Exercise 3: Diffusion pole

Consider

$$G_R^{nn}(\omega,\mathbf k) =\chi\frac{D\mathbf k^2}{-i\omega+D\mathbf k^2}.$$

Where is the pole, and is it stable?

Solution

The pole is determined by

$$-i\omega+D\mathbf k^2=0,$$

so

$$\omega_*=-iD\mathbf k^2.$$

For $D>0$, $\operatorname{Im}\omega_*<0$. The time dependence is

$$e^{-i\omega_*t}=e^{-D\mathbf k^2t},$$

which decays.

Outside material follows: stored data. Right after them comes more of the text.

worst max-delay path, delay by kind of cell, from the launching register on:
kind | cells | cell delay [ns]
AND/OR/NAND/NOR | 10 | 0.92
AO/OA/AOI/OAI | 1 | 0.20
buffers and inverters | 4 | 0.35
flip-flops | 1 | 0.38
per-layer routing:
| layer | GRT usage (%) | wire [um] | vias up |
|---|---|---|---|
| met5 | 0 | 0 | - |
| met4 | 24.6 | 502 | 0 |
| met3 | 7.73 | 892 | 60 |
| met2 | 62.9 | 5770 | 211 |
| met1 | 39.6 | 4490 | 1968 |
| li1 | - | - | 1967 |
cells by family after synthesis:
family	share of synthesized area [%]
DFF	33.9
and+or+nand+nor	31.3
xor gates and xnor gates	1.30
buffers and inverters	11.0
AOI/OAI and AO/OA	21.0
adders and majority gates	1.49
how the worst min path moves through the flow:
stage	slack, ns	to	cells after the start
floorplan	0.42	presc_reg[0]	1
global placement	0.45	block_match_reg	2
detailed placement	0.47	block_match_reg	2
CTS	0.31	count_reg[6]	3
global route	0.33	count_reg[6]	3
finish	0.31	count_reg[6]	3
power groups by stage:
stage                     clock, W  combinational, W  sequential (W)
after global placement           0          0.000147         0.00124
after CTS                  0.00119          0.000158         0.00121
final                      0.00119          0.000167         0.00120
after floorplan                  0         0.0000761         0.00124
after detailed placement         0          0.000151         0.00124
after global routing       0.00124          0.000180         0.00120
## src/bld_pkg.sv

```systemverilog
// Purpose: shared constants and types for the boost led driver control
// Assumes: 100 MHz system clock
// Notes:   references are expressed as digital codes in microvolts
package bld_pkg;
  localparam int unsigned CLK_HZ          = 100_000_000;
  localparam int unsigned SW_FREQ_HZ      = 600_000;
  localparam int unsigned SW_PERIOD_CYC   = CLK_HZ / SW_FREQ_HZ;
  localparam int unsigned SW_CNT_W        = 8;
  localparam int unsigned OVP_CYCLES      = 8;
  localparam int unsigned OVP_CNT_W       = 4;
  localparam int unsigned SD_TIME_US      = 2500;
  localparam int unsigned SD_TIME_CYC     = (SD_TIME_US * (CLK_HZ / 1_000_000));
  localparam int unsigned LOW_CNT_W       = 20;
  localparam int unsigned REF_W           = 16;
  localparam int unsigned REF_FULL_UV     = 300_000;
  localparam int unsigned REF_OFFSET_UV   = 850;
  localparam int unsigned REF_UV_W        = 20;
  localparam int unsigned FILT_SHIFT      = 14;
  localparam int unsigned FILT_W          = REF_UV_W + FILT_SHIFT;
  localparam int unsigned SS_STEP_UV      = 1;
  localparam int unsigned SS_W            = 20;

  typedef enum logic [1:0] {
    BLD_OFF,
    BLD_RUN,
    BLD_OVP_LATCH
  } bld_state_t;

  typedef struct packed {
    logic supply_undervoltage_lockout;
    logic otp;
    logic ovp;
  } bld_faults_t;

  typedef struct packed {
    logic [REF_UV_W-1:0] ref_uv;
    logic [SS_W-1:0]     ea_limit_uv;
  } bld_ref_t;
endpackage

```

## src/bld_control.sv

```systemverilog
// Purpose: enable sequencing, fault handling, switching cycle, dimming reference
// Assumes: comparator inputs synchronous to i_clk; i_reset_n synchronous
// Notes:   analog filter and error amplifier modelled as digital codes in uV
// Notes on behaviour
// - switching period derived from 600 kHz at system clock rate
// - switch turns on at cycle start, off when current reaches threshold
// - over-voltage seen eight consecutive cycles turns switch off and shuts down
// - over-voltage shutdown stays latched until enable goes low then high
// - shutdown only after enable input stays low longer than 2.5 ms
// - constant high enable gives full 300 mV regulation target
// - reference gated by dimming phases then low-pass filtered into amplifier
// - target equals duty times 300 mV plus 0.85 mV offset
// - reference depends on input timing only, never its voltage level
// - undervoltage turns switch off, state stays run, and blocks start from off; resumes automatically when it clears
// - over-temperature turns switch off, state stays run; resumes automatically when it clears
// - long low enable inhibits switching and enters reduced-current state
// - enable high with supply good activates switching and soft-start
// - amplifier output ramps slowly after each enable
`timescale 1ns/10ps
module bld_control
  import bld_pkg::*;
#(
  parameter int unsigned SD_CYC = SD_TIME_CYC
) (
  // clock and reset
  input  wire logic                i_clk,
  input  wire logic                i_reset_n,
  // host dimming and enable
  input  wire logic                i_dim_enable,
  // analog indications
  input  wire logic                i_current_at_limit,
  input  wire logic                i_switch_overvoltage,
  input  wire logic                i_supply_undervoltage_lockout,
  input  wire logic                i_over_temperature,
  // power stage and references
  output logic                     o_switch_on,
  output logic                     o_active,
  output logic                     o_low_power,
  output logic [REF_UV_W-1:0]      o_ref_uv,
  output logic [SS_W-1:0]          o_ea_limit_uv,
  output bld_faults_t              o_faults
);

  bld_state_t           state;
  bld_state_t           next_state;
  logic [SW_CNT_W-1:0]  sw_cnt;
  logic [SW_CNT_W-1:0]  next_sw_cnt;
  logic                 sw_on;
  logic                 next_sw_on;
  logic                 cyc_ovp;
  logic                 next_cyc_ovp;
  logic [OVP_CNT_W-1:0] ovp_cnt;
  logic [OVP_CNT_W-1:0] next_ovp_cnt;
  logic [LOW_CNT_W-1:0] low_cnt;
  logic [LOW_CNT_W-1:0] next_low_cnt;
  logic                 shut;
  logic                 next_shut;
  logic                 dim_q;
  logic [FILT_W-1:0]    filt;
  logic [FILT_W-1:0]    next_filt;
  logic [SS_W-1:0]      ss;
  logic [SS_W-1:0]      next_ss;
  bld_faults_t          faults;
  bld_ref_t             refs;
  bld_ref_t             next_refs;
  logic                 run_ok;
  logic                 cyc_end;
  logic [REF_UV_W-1:0]  chopped;

  // supply or heat faults stop switching but leave the state in run
  always_comb begin
    run_ok  = (state == BLD_RUN) && !i_supply_undervoltage_lockout && !i_over_temperature;
    cyc_end = (sw_cnt == SW_CNT_W'(SW_PERIOD_CYC - 1));
  end

  // low time of the enable input; short lows are only dimming phases
  always_comb begin
    next_low_cnt = low_cnt;
    next_shut    = shut;
    if (i_dim_enable && !dim_q) begin
      next_low_cnt = '0;
      next_shut    = 1'b0;
    end else if (!i_dim_enable) begin
      if (low_cnt < LOW_CNT_W'(SD_CYC)) begin
        next_low_cnt = low_cnt + 1'b1;
      end else begin
        next_shut = 1'b1;
      end
    end
  end

  always_ff @(posedge i_clk) begin
    if (!i_reset_n) begin
      low_cnt <= '0;
      shut    <= 1'b1;
      dim_q   <= 1'b0;
    end else begin
      low_cnt <= next_low_cnt;
      shut    <= next_shut;
      dim_q   <= i_dim_enable;
    end
  end

  // switching cycle and count of over-voltage cycles
  always_comb begin
    next_sw_cnt  = cyc_end ? '0 : sw_cnt + 1'b1;
    next_sw_on   = sw_on;
    next_cyc_ovp = cyc_ovp | i_switch_overvoltage;
    next_ovp_cnt = ovp_cnt;
    if (!run_ok) begin
      next_sw_on   = 1'b0;
      next_sw_cnt  = '0;
      next_cyc_ovp = 1'b0;
      next_ovp_cnt = '0;
    end else if (cyc_end) begin
      next_sw_on   = 1'b1;
      next_cyc_ovp = 1'b0;
      if (cyc_ovp | i_switch_overvoltage) begin
        next_ovp_cnt = ovp_cnt + 1'b1;
      end else begin
        next_ovp_cnt = '0;
      end
    end else if (i_current_at_limit) begin
      next_sw_on = 1'b0;
    end
    // the last bad cycle drops the gate on the same edge that latches
    if ((state == BLD_RUN) && (next_ovp_cnt >= OVP_CNT_W'(OVP_CYCLES))) begin
      next_sw_on = 1'b0;
    end
  end

  always_ff @(posedge i_clk) begin
    if (!i_reset_n) begin
      sw_cnt  <= '0;
      sw_on   <= 1'b0;
      cyc_ovp <= 1'b0;
      ovp_cnt <= '0;
    end else begin
      sw_cnt  <= next_sw_cnt;
      sw_on   <= next_sw_on;
      cyc_ovp <= next_cyc_ovp;
      ovp_cnt <= next_ovp_cnt;
    end
  end

  // operating state
  always_comb begin
    next_state = state;
    case (state)
      BLD_OFF: begin
        if (!next_shut && i_dim_enable && !i_supply_undervoltage_lockout) begin
          next_state = BLD_RUN;
        end
      end
      BLD_RUN: begin
        if (next_ovp_cnt >= OVP_CNT_W'(OVP_CYCLES)) begin
          next_state = BLD_OVP_LATCH;
        end else if (next_shut) begin
          next_state = BLD_OFF;
        end
      end
      BLD_OVP_LATCH: begin
        // only a low on the enable releases the latch to off; a later high restarts
        if (!i_dim_enable) begin
          next_state = BLD_OFF;
        end
      end
      default: next_state = BLD_OFF;
    endcase
  end

  always_ff @(posedge i_clk) begin
    if (!i_reset_n) begin
      state  <= BLD_OFF;
      faults <= '0;
    end else begin
      state  <= next_state;
      faults <= '{supply_undervoltage_lockout: i_supply_undervoltage_lockout, otp: i_over_temperature,
                  ovp: (next_state == BLD_OVP_LATCH)};
    end
  end

  // dimming reference and soft-start ramp
  always_comb begin
    // reference chopped by logic level of input only
    chopped = i_dim_enable ? REF_UV_W'(REF_FULL_UV) : '0;
    // first-order filter; settles to duty times full scale
    next_filt = filt - (filt >> FILT_SHIFT) + FILT_W'(chopped);
    if (state != BLD_RUN) begin
      next_ss = '0;
    end else if (ss < SS_W'(REF_FULL_UV)) begin
      next_ss = ss + SS_W'(SS_STEP_UV);
    end else begin
      next_ss = ss;
    end
    next_refs.ref_uv      = REF_UV_W'(filt >> FILT_SHIFT) + REF_UV_W'(REF_OFFSET_UV);
    next_refs.ea_limit_uv = ss;
  end

  always_ff @(posedge i_clk) begin
    if (!i_reset_n) begin
      filt <= '0;
      ss   <= '0;
      refs <= '0;
    end else begin
      filt <= next_filt;
      ss   <= next_ss;
      refs <= next_refs;
    end
  end

  assign o_switch_on   = sw_on;
  assign o_active      = (state == BLD_RUN);
  assign o_low_power   = (state != BLD_RUN);
  assign o_ref_uv      = refs.ref_uv;
  assign o_ea_limit_uv = refs.ea_limit_uv;
  assign o_faults      = faults;
endmodule

```

## config.mk

```make
export PLATFORM = sky130hd
export DESIGN_NAME = bld_control
export DESIGN_NICKNAME = d
export VERILOG_FILES = /design/src/bld_pkg.sv /design/src/bld_control.sv
export SDC_FILE = /design/constraint.sdc
export NUM_CORES = 1
export LEC_CHECK = 0
export BUFFER_PORTS_ARGS = -buffer_cell sky130_fd_sc_hd__buf_2
export CORE_MARGIN = 3
export CORE_UTILIZATION = 45
export CTS_BUF_LIST = sky130_fd_sc_hd__clkbuf_16
export CTS_CLUSTER_DIAMETER = 50
export DETAILED_ROUTE_END_ITERATION = 6
export GPL_TIMING_DRIVEN = 0
export PLACE_DENSITY = 0.67
export SKIP_LAST_GASP = 1
export SYNTH_ARGS = -nofsm -noshare
export SYNTH_HDL_FRONTEND = slang
export SYNTH_SLANG_ARGS = --single-unit
```

## constraint.sdc

```tcl
create_clock -name i_clk -period 5.1 [get_ports i_clk]
set_clock_uncertainty 0.05 [all_clocks]
set_input_delay 0.51 -clock i_clk [delete_from_list [all_inputs] [get_ports i_clk]]
set_output_delay 0.51 -clock i_clk [all_outputs]
set_load 0.005 [all_outputs]
```

==> summary.md <==
| Metric | Value |
|---|---|
| Largest area contributor in the netlist | `dfxtp_1` |
| Post-DP HPWL | `11,300 um` |
| Clk_lat worst skew | `0.42 ns` |
| Clock Tree Root | `clkbuf_16` |
| Most common cell after layout, fill and taps aside | `dfxtp_1` |
| Clock Power Share | `22.5%` |
| Max cap viols | `0` |
| Critical Path Max Stage Delay | `0.62 ns` |
| Layout cells sized above 1 | `10.8%` |
| Synthesized area | `6940 um2` |
| Final Worst Setup Slack | `1.16 ns` |
| Stages on the worst setup path | `14` |
| Wire length of the first global-routing pass | `24,300 um` |
| Final min period | `3.94 ns` |
| Die Y | `130 um` |
| Overall die width | `130 um` |
| CTS Hold Bufs | `0` |
| DR iter-0 viols | `296` |
| Worst hold slack | `0.332 ns` |
| Vias | `5,375` |
| Nets | `937` |
| Total CTS buffers | `17` |
| Worst setup SP type | `input pin` |
| Crit Reg-Reg Startpoint | `filt[15]$_SDFF_PN0_` |
| Avg WL per Cell | `14.1 um` |
| All-Layer GR Usage | `18.4%` |
| Setup TNS | `0 ns` |
| Syn_nets | `866` |
| Worst-Margin Slew | `0.678 ns` |
| Power Dens Cells | `675 nW/um2` |
| Detailed Routing Iterations Pass 1 | `4` |
| RePlAce Congestion | `0.916` |
| CP bufs+invs | `4` |
| CP most frequent cell | `inv_1` |
| Share of the synthesized area in the top cell type | `38.9%` |
| Synth Flop Type | `dfxtp_1` |
| RSZ-0062 raised after global routing | `no` |
| Grt ovf | `0` |
| CP Cell Sequence | `buf_2 -> clkbuf_1 -> inv_1 -> fa_1 -> inv_1 -> ha_1 -> and3_1 -> a221oi_2 -> o211a_1 -> o21ai_1 -> a311oi_1 -> o31ai_1 -> xnor2_1 -> nor2_1` |
| Slowest library cell on the worst path | `fa_1` |
| Final Hold Vio Count | `0` |
| Post-synthesis async set-or-reset flop share | `0%` |
| Clock sink total | `135` |
| H-tree depth | `4` |
| Starting density of the core | `46.9%` |
| Worst reg2reg setup slack | `1.69 ns` |
| Port Buffers | `52` |
| CP delay by family, top | `compound AO/OA/AOI/OAI gates` |
| Final-report setup violation count | `0` |
| Peak VDD IR | `0.281 mV` |
| Initial antenna violation count | `0` |
| Remaining DRCs | `0` |
| Sequential power share | `25.7%` |
| CTS resizes | `0` |
| Switching part of the total | `40.3%` |
| Commonest non-fill, non-tap cells in the layout | `dfxtp_1 (135), nor2_1 (117), ha_1 (63), nand2_1 (57), inv_1 (53)` |
| CTS Buffer Depth | `2` |
| Worst Hold Class | `in2reg` |
| Number of synthesized flops with an enable pin | `0` |
| TritonCTS clock tree | `built` |
| Cell row count | `44` |
| Post-Place Cell Area | `7430 um2` |
| Largest net degree at the start of global routing | `17` |
| Slew margin rel. | `54.5%` |
| Ys Warns | `0` |
| N_diodes | `0` |
| Required @ worst endpoint | `5.33 ns` |
| Die area | `17,000 um2` |
| Setup Buffers After CTS | `0` |
| Worst setup endpoint | `filt[31]$_SDFF_PN0_` |
| Cell count after synthesis | `787` |
| Sequential share of the synthesized area | `38.9%` |
| Reg clk slew, reported paths | `0.06 ns` |
| Logic gate share of total power | `51.7%` |
| Signal arrival time at the worst endpoint | `4.18 ns` |
| CORE AREA | `14,800 um2` |
| CP endpoint kind | `register` |
| Avg Cell Area, Syn | `8.82 um2` |
| Slew Limit Fails | `0` |
| DRT antenna net count | `0` |
| Top post-synthesis cells by area | `dfxtp_1 (39%), ha_1 (11%), nor2_1 (6.3%), xnor2_1 (5.2%), xor2_1 (3.8%)` |
| Crit path max fanout | `8` |
| Tcrit/Tclk final | `77.3%` |
| Synth Register Bits | `135` |
| Critical Setup Path Class | `in2reg` |
| P_leak | `0.00356 uW` |
| Status | `finished clean` |
| Final Util | `54.1%` |
| R2R depth | `12` |
| DR vias/cell | `5.10` |
| Peak Freq | `254 MHz` |
| I/O Pins | `53` |
| Net Switching | `2180 uW` |
| Number of global-route vias before repair | `4,963` |
| Synth unique cells | `57` |
| Final WL | `14,900 um` |
| CP Launch Point | `i_dim_enable` |
| Area grow syn2layout | `15.5%` |
| Internal power | `3230 uW` |
| RR Endpoint | `filt[31]$_SDFF_PN0_` |
| Dpl ws | `0.733 ns` |
| Final Instance Area | `8020 um2` |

This is the correct half-plane for a stable retarded correlator.

Exercise 4: Holographic pole condition

Suppose an infalling bulk solution behaves near the boundary as

$$\Phi(z)=J(\omega)z^{d-\Delta}+A(\omega)z^\Delta+\cdots,$$

and

$$G_R(\omega)\sim \frac{A(\omega)}{J(\omega)}.$$

Why does $J(\omega_*)=0$ define a quasinormal-mode pole?

Solution

The coefficient $J$ is the source. If $J(\omega_*)=0$ while the solution remains nonzero, the bulk field is source-free at the boundary and infalling at the horizon. That is precisely the quasinormal-mode boundary-value problem.

At the same frequency,

$$G_R(\omega)\sim \frac{A(\omega)}{J(\omega)}$$

has a pole unless the numerator vanishes in a canceling way. Therefore quasinormal frequencies are poles of the retarded boundary Green function.

Further reading

• L. P. Kadanoff and P. C. Martin, Hydrodynamic Equations and Correlation Functions.
• D. T. Son and A. O. Starinets, Minkowski-Space Correlators in AdS/CFT Correspondence: Recipe and Applications.
• K. Skenderis and B. C. van Rees, Real-Time Gauge/Gravity Duality.
• K. Skenderis and B. C. van Rees, Real-Time Gauge/Gravity Duality: Prescription, Renormalization and Examples.
• M. Laine and A. Vuorinen, Basics of Thermal Field Theory.
• S. A. Hartnoll, Lectures on Holographic Methods for Condensed Matter Physics.